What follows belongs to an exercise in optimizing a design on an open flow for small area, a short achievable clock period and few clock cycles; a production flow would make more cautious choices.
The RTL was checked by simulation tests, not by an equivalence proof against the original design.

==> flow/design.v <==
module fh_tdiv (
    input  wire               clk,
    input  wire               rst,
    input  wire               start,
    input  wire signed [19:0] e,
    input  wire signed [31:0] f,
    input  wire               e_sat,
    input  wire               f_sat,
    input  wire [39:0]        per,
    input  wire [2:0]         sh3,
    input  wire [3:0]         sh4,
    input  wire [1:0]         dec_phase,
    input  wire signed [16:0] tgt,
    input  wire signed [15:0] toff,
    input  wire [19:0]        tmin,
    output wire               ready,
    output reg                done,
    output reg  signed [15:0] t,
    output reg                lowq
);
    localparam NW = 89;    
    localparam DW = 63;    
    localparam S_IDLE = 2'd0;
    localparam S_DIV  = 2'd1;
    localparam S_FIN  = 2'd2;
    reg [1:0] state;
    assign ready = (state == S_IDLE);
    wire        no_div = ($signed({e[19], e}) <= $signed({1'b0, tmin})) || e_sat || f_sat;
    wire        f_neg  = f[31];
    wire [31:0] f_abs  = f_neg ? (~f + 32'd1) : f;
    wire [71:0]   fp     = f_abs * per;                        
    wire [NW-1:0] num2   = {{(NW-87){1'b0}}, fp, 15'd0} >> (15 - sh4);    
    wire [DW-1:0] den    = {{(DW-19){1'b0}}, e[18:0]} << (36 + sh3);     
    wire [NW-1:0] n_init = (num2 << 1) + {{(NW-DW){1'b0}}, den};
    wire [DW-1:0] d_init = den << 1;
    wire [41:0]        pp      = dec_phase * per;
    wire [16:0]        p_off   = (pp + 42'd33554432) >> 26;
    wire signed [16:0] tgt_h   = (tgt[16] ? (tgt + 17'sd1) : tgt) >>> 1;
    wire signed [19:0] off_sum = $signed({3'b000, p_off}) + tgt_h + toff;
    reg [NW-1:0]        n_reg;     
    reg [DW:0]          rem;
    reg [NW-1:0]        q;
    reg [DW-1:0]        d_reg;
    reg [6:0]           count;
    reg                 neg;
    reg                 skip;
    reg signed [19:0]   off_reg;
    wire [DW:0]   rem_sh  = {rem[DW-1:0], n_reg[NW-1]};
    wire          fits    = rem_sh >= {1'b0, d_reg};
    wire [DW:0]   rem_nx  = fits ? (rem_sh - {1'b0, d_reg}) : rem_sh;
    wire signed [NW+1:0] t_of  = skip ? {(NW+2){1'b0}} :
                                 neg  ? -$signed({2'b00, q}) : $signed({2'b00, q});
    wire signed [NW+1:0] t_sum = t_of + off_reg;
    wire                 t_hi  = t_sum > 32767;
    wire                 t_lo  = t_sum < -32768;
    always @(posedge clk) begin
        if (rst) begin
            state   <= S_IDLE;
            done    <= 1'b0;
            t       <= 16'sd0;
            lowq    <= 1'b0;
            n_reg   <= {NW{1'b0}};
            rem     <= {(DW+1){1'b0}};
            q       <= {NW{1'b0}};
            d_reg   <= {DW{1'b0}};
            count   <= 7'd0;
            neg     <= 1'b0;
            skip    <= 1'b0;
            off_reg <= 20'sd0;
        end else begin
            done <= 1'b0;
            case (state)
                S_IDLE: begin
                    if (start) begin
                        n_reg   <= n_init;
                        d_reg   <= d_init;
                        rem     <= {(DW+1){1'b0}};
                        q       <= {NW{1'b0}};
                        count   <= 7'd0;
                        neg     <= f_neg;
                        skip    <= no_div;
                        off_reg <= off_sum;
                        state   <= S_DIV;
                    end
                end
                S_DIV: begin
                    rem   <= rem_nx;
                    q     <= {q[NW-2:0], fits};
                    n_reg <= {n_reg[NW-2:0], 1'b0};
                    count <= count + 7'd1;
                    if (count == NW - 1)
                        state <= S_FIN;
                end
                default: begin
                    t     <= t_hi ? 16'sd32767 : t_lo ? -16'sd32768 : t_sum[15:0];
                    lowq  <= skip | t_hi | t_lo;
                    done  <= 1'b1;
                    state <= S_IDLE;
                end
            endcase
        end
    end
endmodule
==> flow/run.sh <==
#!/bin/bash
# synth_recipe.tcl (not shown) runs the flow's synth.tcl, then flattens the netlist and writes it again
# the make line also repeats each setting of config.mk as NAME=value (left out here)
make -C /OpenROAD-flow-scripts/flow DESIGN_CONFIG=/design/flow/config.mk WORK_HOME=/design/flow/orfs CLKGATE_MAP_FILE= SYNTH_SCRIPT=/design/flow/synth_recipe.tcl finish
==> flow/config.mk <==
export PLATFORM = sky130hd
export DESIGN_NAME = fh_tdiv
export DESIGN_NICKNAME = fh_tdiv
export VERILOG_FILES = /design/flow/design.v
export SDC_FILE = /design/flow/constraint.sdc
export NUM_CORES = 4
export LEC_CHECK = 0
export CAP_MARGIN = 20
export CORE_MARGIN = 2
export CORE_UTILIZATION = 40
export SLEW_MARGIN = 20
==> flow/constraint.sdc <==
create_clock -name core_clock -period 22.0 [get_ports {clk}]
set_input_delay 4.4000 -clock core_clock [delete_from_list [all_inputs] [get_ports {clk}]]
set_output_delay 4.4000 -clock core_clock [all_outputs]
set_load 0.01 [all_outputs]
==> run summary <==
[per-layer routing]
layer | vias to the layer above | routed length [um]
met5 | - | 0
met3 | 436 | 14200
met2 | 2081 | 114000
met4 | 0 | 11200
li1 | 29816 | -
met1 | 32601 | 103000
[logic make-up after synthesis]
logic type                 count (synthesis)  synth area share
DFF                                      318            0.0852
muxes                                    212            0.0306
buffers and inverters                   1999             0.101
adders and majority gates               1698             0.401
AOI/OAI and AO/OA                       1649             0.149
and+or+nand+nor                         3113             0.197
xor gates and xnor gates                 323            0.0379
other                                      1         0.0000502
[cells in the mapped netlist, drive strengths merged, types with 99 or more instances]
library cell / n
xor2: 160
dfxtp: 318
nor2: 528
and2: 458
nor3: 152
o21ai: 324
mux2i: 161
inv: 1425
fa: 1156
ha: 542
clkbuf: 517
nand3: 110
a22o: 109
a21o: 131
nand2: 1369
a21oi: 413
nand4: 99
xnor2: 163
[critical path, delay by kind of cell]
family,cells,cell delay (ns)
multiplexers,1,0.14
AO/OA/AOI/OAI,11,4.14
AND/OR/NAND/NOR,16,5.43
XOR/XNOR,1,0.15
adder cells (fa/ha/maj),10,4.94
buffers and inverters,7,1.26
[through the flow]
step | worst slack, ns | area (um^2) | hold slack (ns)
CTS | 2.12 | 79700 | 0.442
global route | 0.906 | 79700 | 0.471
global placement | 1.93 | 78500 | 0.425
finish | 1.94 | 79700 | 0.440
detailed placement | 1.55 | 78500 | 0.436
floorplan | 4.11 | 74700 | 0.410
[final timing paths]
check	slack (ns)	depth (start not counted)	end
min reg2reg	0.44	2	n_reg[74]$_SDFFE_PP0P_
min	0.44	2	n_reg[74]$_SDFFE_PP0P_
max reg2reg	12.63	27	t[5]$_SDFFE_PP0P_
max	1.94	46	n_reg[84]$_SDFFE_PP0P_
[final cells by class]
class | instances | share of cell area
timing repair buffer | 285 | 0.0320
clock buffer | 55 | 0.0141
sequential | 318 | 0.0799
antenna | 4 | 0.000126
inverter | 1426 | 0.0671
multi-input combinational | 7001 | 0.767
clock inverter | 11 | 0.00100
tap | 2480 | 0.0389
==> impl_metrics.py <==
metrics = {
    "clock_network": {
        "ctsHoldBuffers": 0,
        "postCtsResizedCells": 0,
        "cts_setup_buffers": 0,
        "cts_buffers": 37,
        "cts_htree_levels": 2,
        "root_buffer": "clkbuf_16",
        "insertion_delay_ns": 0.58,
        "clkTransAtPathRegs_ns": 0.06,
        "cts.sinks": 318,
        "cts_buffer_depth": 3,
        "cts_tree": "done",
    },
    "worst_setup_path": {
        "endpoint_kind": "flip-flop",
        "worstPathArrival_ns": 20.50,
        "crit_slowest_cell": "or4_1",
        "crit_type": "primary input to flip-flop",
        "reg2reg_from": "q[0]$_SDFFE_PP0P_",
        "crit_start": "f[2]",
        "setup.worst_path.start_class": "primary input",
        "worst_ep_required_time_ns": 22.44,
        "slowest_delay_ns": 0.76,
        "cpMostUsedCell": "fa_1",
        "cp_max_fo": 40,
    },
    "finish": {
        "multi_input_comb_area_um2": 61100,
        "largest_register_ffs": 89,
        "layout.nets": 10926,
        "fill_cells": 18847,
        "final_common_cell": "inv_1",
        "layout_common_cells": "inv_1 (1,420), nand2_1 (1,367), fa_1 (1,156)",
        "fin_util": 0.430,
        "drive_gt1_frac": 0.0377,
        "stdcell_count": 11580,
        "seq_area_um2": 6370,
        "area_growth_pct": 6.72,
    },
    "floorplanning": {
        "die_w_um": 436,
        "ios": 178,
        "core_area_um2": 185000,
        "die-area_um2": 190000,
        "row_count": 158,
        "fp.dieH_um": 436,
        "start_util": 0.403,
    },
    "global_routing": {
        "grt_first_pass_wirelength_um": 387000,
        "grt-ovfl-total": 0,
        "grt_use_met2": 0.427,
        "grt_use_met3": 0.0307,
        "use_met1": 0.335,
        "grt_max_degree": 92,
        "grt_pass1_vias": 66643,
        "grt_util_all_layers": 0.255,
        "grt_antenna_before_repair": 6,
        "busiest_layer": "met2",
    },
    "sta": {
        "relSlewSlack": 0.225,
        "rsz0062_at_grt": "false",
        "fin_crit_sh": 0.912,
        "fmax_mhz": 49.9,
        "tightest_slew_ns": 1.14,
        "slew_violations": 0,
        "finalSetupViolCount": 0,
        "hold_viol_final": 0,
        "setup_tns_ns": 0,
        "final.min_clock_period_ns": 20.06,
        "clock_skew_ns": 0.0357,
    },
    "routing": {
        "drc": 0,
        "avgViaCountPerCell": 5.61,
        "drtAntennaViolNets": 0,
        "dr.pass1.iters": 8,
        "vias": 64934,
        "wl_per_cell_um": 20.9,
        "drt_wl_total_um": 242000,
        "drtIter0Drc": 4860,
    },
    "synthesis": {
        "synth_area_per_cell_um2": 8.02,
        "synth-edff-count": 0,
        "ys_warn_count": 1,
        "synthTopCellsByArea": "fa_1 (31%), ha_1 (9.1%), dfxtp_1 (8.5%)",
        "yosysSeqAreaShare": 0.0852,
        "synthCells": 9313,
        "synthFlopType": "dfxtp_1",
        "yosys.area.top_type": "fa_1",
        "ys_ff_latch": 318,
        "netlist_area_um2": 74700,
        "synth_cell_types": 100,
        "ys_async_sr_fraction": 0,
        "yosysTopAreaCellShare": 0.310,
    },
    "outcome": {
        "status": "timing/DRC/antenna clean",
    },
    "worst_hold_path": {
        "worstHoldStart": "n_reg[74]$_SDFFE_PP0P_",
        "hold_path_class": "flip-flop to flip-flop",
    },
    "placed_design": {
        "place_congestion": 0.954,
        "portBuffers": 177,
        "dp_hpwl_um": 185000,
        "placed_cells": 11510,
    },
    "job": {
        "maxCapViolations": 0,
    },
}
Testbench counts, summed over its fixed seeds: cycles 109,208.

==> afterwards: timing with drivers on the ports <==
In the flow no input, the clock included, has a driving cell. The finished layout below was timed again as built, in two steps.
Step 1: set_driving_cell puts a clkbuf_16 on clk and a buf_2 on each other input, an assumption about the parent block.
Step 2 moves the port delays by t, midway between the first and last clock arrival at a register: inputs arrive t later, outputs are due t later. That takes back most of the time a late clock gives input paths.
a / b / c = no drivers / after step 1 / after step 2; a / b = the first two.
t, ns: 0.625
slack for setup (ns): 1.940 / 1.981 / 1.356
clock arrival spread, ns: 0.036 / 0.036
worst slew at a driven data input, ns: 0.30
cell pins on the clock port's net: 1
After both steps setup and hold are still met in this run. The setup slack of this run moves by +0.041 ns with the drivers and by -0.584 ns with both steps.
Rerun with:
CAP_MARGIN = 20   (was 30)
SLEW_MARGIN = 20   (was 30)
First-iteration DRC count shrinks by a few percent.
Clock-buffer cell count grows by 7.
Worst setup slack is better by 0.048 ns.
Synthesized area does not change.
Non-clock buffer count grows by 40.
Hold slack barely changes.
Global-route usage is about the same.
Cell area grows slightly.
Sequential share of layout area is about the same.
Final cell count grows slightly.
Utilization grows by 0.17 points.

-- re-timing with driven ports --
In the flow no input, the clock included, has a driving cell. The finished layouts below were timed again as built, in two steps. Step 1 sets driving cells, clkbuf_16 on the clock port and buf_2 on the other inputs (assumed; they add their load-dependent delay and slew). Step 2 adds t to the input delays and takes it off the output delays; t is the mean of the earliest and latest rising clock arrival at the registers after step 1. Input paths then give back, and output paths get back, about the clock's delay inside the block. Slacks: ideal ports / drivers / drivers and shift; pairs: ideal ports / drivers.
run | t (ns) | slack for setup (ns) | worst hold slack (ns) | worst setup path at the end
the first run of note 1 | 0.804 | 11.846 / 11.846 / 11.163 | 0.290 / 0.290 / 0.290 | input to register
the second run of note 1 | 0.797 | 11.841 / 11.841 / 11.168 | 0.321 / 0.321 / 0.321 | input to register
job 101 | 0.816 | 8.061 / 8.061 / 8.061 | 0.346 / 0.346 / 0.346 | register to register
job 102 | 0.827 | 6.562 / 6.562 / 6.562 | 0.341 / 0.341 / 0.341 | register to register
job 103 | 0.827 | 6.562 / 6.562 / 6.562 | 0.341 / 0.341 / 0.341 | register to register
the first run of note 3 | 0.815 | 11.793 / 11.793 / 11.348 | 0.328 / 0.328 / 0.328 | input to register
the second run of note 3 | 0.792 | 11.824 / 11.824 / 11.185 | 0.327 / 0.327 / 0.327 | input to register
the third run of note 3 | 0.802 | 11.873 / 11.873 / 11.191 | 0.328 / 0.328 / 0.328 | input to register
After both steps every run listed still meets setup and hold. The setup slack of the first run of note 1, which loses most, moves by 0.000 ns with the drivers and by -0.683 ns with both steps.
+ + + +
Task goal —
Output exactly the lines of the material above from the one containing "First-iteration DRC count" up to and including the one containing "job 101 | 0.816".

Result for this task —
First-iteration DRC count shrinks by a few percent.
Clock-buffer cell count grows by 7.
Worst setup slack is better by 0.048 ns.
Synthesized area does not change.
Non-clock buffer count grows by 40.
Hold slack barely changes.
Global-route usage is about the same.
Cell area grows slightly.
Sequential share of layout area is about the same.
Final cell count grows slightly.
Utilization grows by 0.17 points.

-- re-timing with driven ports --
In the flow no input, the clock included, has a driving cell. The finished layouts below were timed again as built, in two steps. Step 1 sets driving cells, clkbuf_16 on the clock port and buf_2 on the other inputs (assumed; they add their load-dependent delay and slew). Step 2 adds t to the input delays and takes it off the output delays; t is the mean of the earliest and latest rising clock arrival at the registers after step 1. Input paths then give back, and output paths get back, about the clock's delay inside the block. Slacks: ideal ports / drivers / drivers and shift; pairs: ideal ports / drivers.
run | t (ns) | slack for setup (ns) | worst hold slack (ns) | worst setup path at the end
the first run of note 1 | 0.804 | 11.846 / 11.846 / 11.163 | 0.290 / 0.290 / 0.290 | input to register
the second run of note 1 | 0.797 | 11.841 / 11.841 / 11.168 | 0.321 / 0.321 / 0.321 | input to register
job 101 | 0.816 | 8.061 / 8.061 / 8.061 | 0.346 / 0.346 / 0.346 | register to register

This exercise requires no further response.